Child Psychology: Development in a Changing Society. Authors Robin Harwood, Scott A. Miller and Ross Vasta. Edition Fifth. Publisher Wiley. Pages 665. Price £39.95. ISBN 9780471706493.

Understanding Human Development. Author Stephanie Thornton. Edition First. Publisher Palgrave Macmillan. Pages 1260. Price £27.99. ISBN 9781403933065

May 22, 2008

These two textbooks provide very contrasting styles. Child Psychology has the usual strengths of a North American text - plenty of colour, photographs, comments in the margins and relevant illustrations. A feature I liked was the boxes that provided conversations with people pertinent to the topics of the chapters. In contrast, Understanding Human Development contains virtually no photographs and illustrations, or figures. The "boxes" to break up the text are relatively rare and even where colours are used these are muted greys and blues.

Despite these differences in presentation both books take a similar approach to dividing up child/human development. The chapters at the beginning of the books focus on major theories, methods, biological processes and infancy. These are followed by a more topic-based approach: for example, Piaget and Vygotsky - cognitive development; intelligence and schooling or individual differences in cognition; language and communication; and so on.

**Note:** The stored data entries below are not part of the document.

$ cat src/include/port_pin_mux_pkg.sv
// Operation
// - direction bit 1 drives pin, 0 inputs
// - per-pin pull-up and open-drain on every port
// - port_b pins: output, input or schmitt input
// - port_a carries irq, counter, tone, serial pins
// - port_b pins are key_scan_in 0 to 7
// - port_c pins are analog_in channels 0 to 3
// - port_d bit 1 alone carries pwm output
// - shared lcd pins: duty picks common or segment
// - stop freezes lcd and port pin outputs
package port_pin_mux_pkg;

   // pin numbering across the flat 24-bit pin vectors
   localparam int          NUM_PINS     = 24;
   localparam int          NUM_SHARED   = 3;
   localparam logic [4:0]  LSB_PORT_A   = 5'h00;
   localparam logic [4:0]  LSB_PORT_B   = 5'h08;
   localparam logic [4:0]  LSB_PORT_C   = 5'h10;
   localparam logic [4:0]  LSB_PORT_D   = 5'h14;
   localparam logic [23:0] MASK_PORT_A  = 24'h0000ff;
   localparam logic [23:0] MASK_PORT_B  = 24'h00ff00;
   localparam logic [23:0] MASK_PORT_C  = 24'h0f0000;
   localparam logic [23:0] MASK_PORT_D  = 24'hf00000;

   // alternate function pin positions
   localparam int PIN_IRQ0  = 0;
   localparam int PIN_IRQ1  = 1;
   localparam int PIN_IRQ2  = 2;
   localparam int PIN_EVENT = 3;
   localparam int PIN_TONE  = 4;
   localparam int PIN_SCLK  = 5;
   localparam int PIN_SDO   = 6;
   localparam int PIN_SDI   = 7;
   localparam int PIN_PWM   = 21;

   // register byte offsets; port block is stride 16, four fields each
   localparam logic [1:0] PORT_A   = 2'h0;
   localparam logic [1:0] PORT_B   = 2'h1;
   localparam logic [1:0] PORT_C   = 2'h2;
   localparam logic [1:0] FLD_DATA = 2'h0;
   localparam logic [1:0] FLD_DIR  = 2'h1;
   localparam logic [1:0] FLD_PULL = 2'h2;
   localparam logic [1:0] FLD_OD   = 2'h3;
   localparam logic [7:0] OFS_SCHMITT          = 8'h40;
   localparam logic [7:0] OFS_ALT_ENABLE       = 8'h44;
   localparam logic [7:0] OFS_LCD_CONTROL_REG  = 8'h48;
   localparam logic [7:0] OFS_STATUS           = 8'h4c;

   // alternate enable register fields
   localparam int ALT_TONE   = 0;
   localparam int ALT_SCLK   = 1;
   localparam int ALT_SDO    = 2;
   localparam int ALT_PWM    = 3;
   localparam int ALT_AN_LSB = 4;

   // status register fields
   localparam int ST_STOP    = 0;
   localparam int ST_COM_LSB = 1;

   // reset values
   localparam logic [23:0] RST_PORT_VEC = 24'h000000;
   localparam logic [7:0]  RST_SCHMITT  = 8'h00;
   localparam logic [7:0]  RST_ALT      = 8'h00;
   localparam logic [1:0]  RST_DUTY     = 2'h3;

   // base bit of a port inside the flat pin vectors
   function automatic logic [4:0] port_lsb(input logic [1:0] p);
      if (p == PORT_A) port_lsb = LSB_PORT_A;
      else if (p == PORT_B) port_lsb = LSB_PORT_B;
      else if (p == PORT_C) port_lsb = LSB_PORT_C;
      else port_lsb = LSB_PORT_D;
   endfunction : port_lsb

   // pins of a port inside the flat pin vectors
   function automatic logic [23:0] port_mask(input logic [1:0] p);
      if (p == PORT_A) port_mask = MASK_PORT_A;
      else if (p == PORT_B) port_mask = MASK_PORT_B;
      else if (p == PORT_C) port_mask = MASK_PORT_C;
      else port_mask = MASK_PORT_D;
   endfunction : port_mask

endpackage : port_pin_mux_pkg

Within these chapters there is a chronological approach to each topic, with the focal age span varying with the content area. The obvious strength of this approach is that students become familiar and understand particular topics about child development. In addition, lecturers can point students to particular chapters for further reading. The obvious drawback is that students can lose sight of the broad profile of children's development.

There is an interesting difference in the way that methods are introduced. Child Psychology has the second chapter devoted to this, while Understanding Human Development has only part of the first chapter devoted to the subject, and specific methods are discussed at appropriate points later in the book. My personal preference is to have methods positioned in relation to the relevant content, as my impression is that this is more interesting for students. However, the chapters in Child Psychology are engaging, although I suspect that for most British students they contain a lot of material that will have been dealt with in introductory courses or at A level.

Given the range, scope and complexity of child and human psychological development, any textbook on this subject is a massive undertaking in terms of what needs to be written and the equally difficult topic of what needs to be left out. Stephanie Thornton is to be congratulated on tackling this as a single author. In contrast, not only is Child Psychology written by three authors, their acknowledgements of colleagues' contributions cover two pages.

So what about the content? Child Psychology covers a lot of topics, but often these are not discussed in very great depth. For example, the information about language acquisition does not go much beyond Chomsky's language acquisition device (LAD). However, each topic is well structured, with the reader being presented with relevant information. Perhaps because of the absence of all the illustrative material, Understanding Human Development covers topics in more depth, and more recent research is included. For example, the chapter about language acquisition includes connectionism and even dynamic systems theory. In addition, the style is more thoughtful, intelligent comments are made, and the complexities and uncertainties are made apparent to the reader.

These two books are written for different student markets. I suspect that each will do well in its main market, and for this reason I think Understanding Human Development is a much better buy for those UK students who want to produce better-informed essays.